I designed Rilla’s AI coaching system, first helping managers write feedback, then testing
what happens when the model acts without them.
The core design question: when has a model earned the right to speak in someone else’s
voice?
Role
Product Designer
Team
1 designer, 2 engineers
Timeline
Copilot, Feb–Mar 2026. Autopilot, Mar 2026 to present
Shipped
Copilot launched on stage at
Rilla Masters 2026.
Autopilot is in a live experiment.
The problem
Great coaching doesn’t scale
Managers have dozens of reps and limited time. Only about 10% of recorded calls ever receive
coaching.
The opportunity was to use AI to close that gap without losing what makes human feedback valuable.
Rick Copilot
The obvious AI interface was the wrong one
Copilot started as a chat sidebar, modeled after tools like Cursor.
Sales managers didn’t want to prompt an AI. They wanted to see good feedback, verify it quickly, and
move on.
So I cut the chat.
Put the AI directly in the workflow
Copilot surfaces high-value coaching moments with a comment ready to send.
The manager reads, edits if needed, and sends. The interaction itself becomes the prompt.
AI proposes. The manager decides.
One comment, three layers of context
A good coaching comment needs to know three things: what good coaching looks like, how this company sells,
and how this manager speaks.
Correct wasn’t enough. It had to sound human.
In ~42 manager interviews, the recurring problem wasn’t substance. It was voice.
Managers shortened comments, removed formality, added warmth, and rewrote openings. So we built those edits
back into the manager knowledge base.
Behavior became the feedback loop
Thumbs up and down were used by less than 1% of managers, so I stopped asking for feedback explicitly.
Instead, every interaction became a signal.
The manager trains the model simply by doing their job.
Copilot moved most coaching to AI
40% → 70–80%
Share of coaching comments sent that were AI-written
~157K
AI-written comments per month
Rick Autopilot
Then we removed the human approval step
Copilot showed that the model could write useful feedback with very little editing.
Autopilot asked the harder question: should it be allowed to send that feedback on its own?
The trust experiment
Whose name should the AI speak under?
Before Autopilot, about 86% of manager comments got read, but only about 10% of
calls received one.
I tested whether AI could preserve that trust while dramatically increasing coverage.
Borrowed trust worked, until people noticed
Manager-named comments were read more at first.
Then reps realized the comments were automated, and the advantage declined.
So we stopped borrowing the name and ran it again, with every AI comment labeled as Rick AI.
The two AI lines were nearly identical: 73% read when labeled as Rick AI, 72% under the
manager’s name. Labeling the comment as AI cost nothing in read rate.
Manager-written comments averaged 62% in the same cohort. That isn’t a verdict on human coaching. Those
reps were receiving AI comments too, and attention per comment drops as volume rises.
The model could imitate a manager’s voice.
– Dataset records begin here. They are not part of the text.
From an optimization exercise on the open Yosys and OpenROAD flow, aimed at small area; shortcuts taken in it are not production practice. In this exercise RTL edits were held to simulation tests only and were not proved equivalent to the original. The clock port is modelled as an ideal driver; clocking choices that lean on that would not hold on a real chip. Power is estimated from default activity; no workload was simulated.

==> flow/design.v (excerpt) <==
module taxi (
  clk, rst, mile_v, onride, double, night, subtotal, waiting, stopped,
  seg_cat, seg_AX, speed_led, night_led, double_led, ride_led, clk_sound,
  lattice_row, lattice_Rcol, lattice_Gcol, lcd_en, lcd_rs, lcd_data
);
Settings: LEC_CHECK=0, ABC_AREA=1, CAP_MARGIN=20, CORE_MARGIN=2, CORE_UTILIZATION=55, SLEW_MARGIN=20; clock period 10.0 ns.
standard.sh (not shown) runs the stock make flow with config.mk's settings and CLKGATE_MAP_FILE= SYNTH_SCRIPT=/design/flow/synth_recipe.tcl, a recipe that flattens the netlist after the stock synthesis.
==> flow/flow/run.sh <==
#!/bin/bash
# Own layout flow: the standard ORFS flow, with
#  - an area-oriented synthesis (no half/full-adder cell extraction; iterated
#    ABC area scripts, keeping the smallest result); the registers are those of
#    the standard synthesis
#  - small port buffers
#  - a two-level clock tree built after placement (clk port -> one root buffer
#    -> one leaf buffer per placement region), instead of TritonCTS's tree
# Each tool's output goes to its own log file in this folder.
set -euo pipefail
W=$(pwd)
F=$W/flow
# ABC runs once per script in flow/abc_*.script; the smallest netlist is kept
export MY_ABC_SCRIPTS="$(ls $F/abc_*.script | tr '\n' ' ')"
cat > $W/own_synth.tcl <<'EOT'
proc abc {args} {
  set lib [lindex $args [expr {[lsearch $args -liberty] + 1}]]
  set si [expr {[lsearch $args -script] + 1}]
  design -save pre_abc
  set best 1e30
  set bi -1
  set i 0
  foreach sc $::env(MY_ABC_SCRIPTS) {
    design -load pre_abc
    set a $args
    lset a $si $sc
    yosys abc {*}$a
    set st [tee -q -s result.string stat {*}[list -liberty $lib]]
    regexp {Chip area for module [^:]*: ([0-9.]+)} $st -> area
    puts "ABC script $sc: area $area"
    if {$area < $best} { set best $area; set bi $i }
    design -save abc_$i
    incr i
  }
  puts "ABC best: [lindex $::env(MY_ABC_SCRIPTS) $bi] ($best)"
  design -load abc_$bi
}
proc extract_fa {args} {}
EOT
echo "source $W/synth_recipe.tcl" >> $W/own_synth.tcl
bash standard.sh SYNTH_SCRIPT=$W/own_synth.tcl synth > $W/synth.log 2>&1
bash standard.sh "BUFFER_PORTS_ARGS=-buffer_cell sky130_fd_sc_hd__buf_1" place > $W/place.log 2>&1
R=$W/orfs/results/$FLOW_PLATFORM/taxi/base
P=$FLOW_HOME/platforms/$FLOW_PLATFORM
cat > $W/clocktree_run.tcl <<EOT
read_liberty $P/lib/sky130_fd_sc_hd__tt_025C_1v80.lib
read_db $R/3_place.odb
read_sdc $R/3_place.sdc
source $P/setRC.tcl
source $F/clocktree.tcl
detailed_placement
size_leaves 0.115 sky130_fd_sc_hd__clkbuf_8
detailed_placement
check_placement
write_db $R/3_place.odb
EOT
CLKNET=clk SPLITS="0 1 0 1" ROOTBUF=sky130_fd_sc_hd__clkbuf_16 LEAFBUF=sky130_fd_sc_hd__clkbuf_4 \
  openroad -no_init -exit $W/clocktree_run.tcl > $W/clocktree.log 2>&1
bash standard.sh "BUFFER_PORTS_ARGS=-buffer_cell sky130_fd_sc_hd__buf_1" \
  "CTS_ARGS=-clk_nets clk -dont_use_dummy_load -buf_list sky130_fd_sc_hd__clkbuf_8" \
  finish > $W/layout.log 2>&1
Other scripts of this flow, unchanged in this note and not shown: flow/flow/abc_it14.script, flow/flow/abc_it18.script, flow/flow/abc_it9.script, flow/flow/abc_nf2k12.script, flow/flow/clocktree.tcl
The baseline finished clean.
It turned out not to need to.
Designing for trust
More feedback wasn’t always better
A bad automated comment could damage trust in the entire coaching channel.
So I designed Autopilot around restraint, not volume.
Sometimes the right AI behavior is silence
Autopilot only acts when confidence is high enough.
No qualifying moment means no comment.
Coverage matters. Trust matters more.
Outcome
From AI-assisted to autonomous coaching
Copilot is now live for all managers, with AI writing the majority of coaching feedback. That adoption gave us
the foundation to test Autopilot with select organizations.
40% → 70–80%
Share of coaching comments sent that were AI-written
~157K / month
AI-written comments
Autopilot is still a live experiment. So far, it changed our original hypothesis: the model
didn’t need to pretend to be the manager for people to read its feedback.
The system is now moving toward Rick AI speaking as Rick AI, labeled every time, with manager
oversight over what it sends and where it is allowed to act.
The question shifted from:
Can AI coach like a manager?
to:
How do we let AI coach without replacing the manager?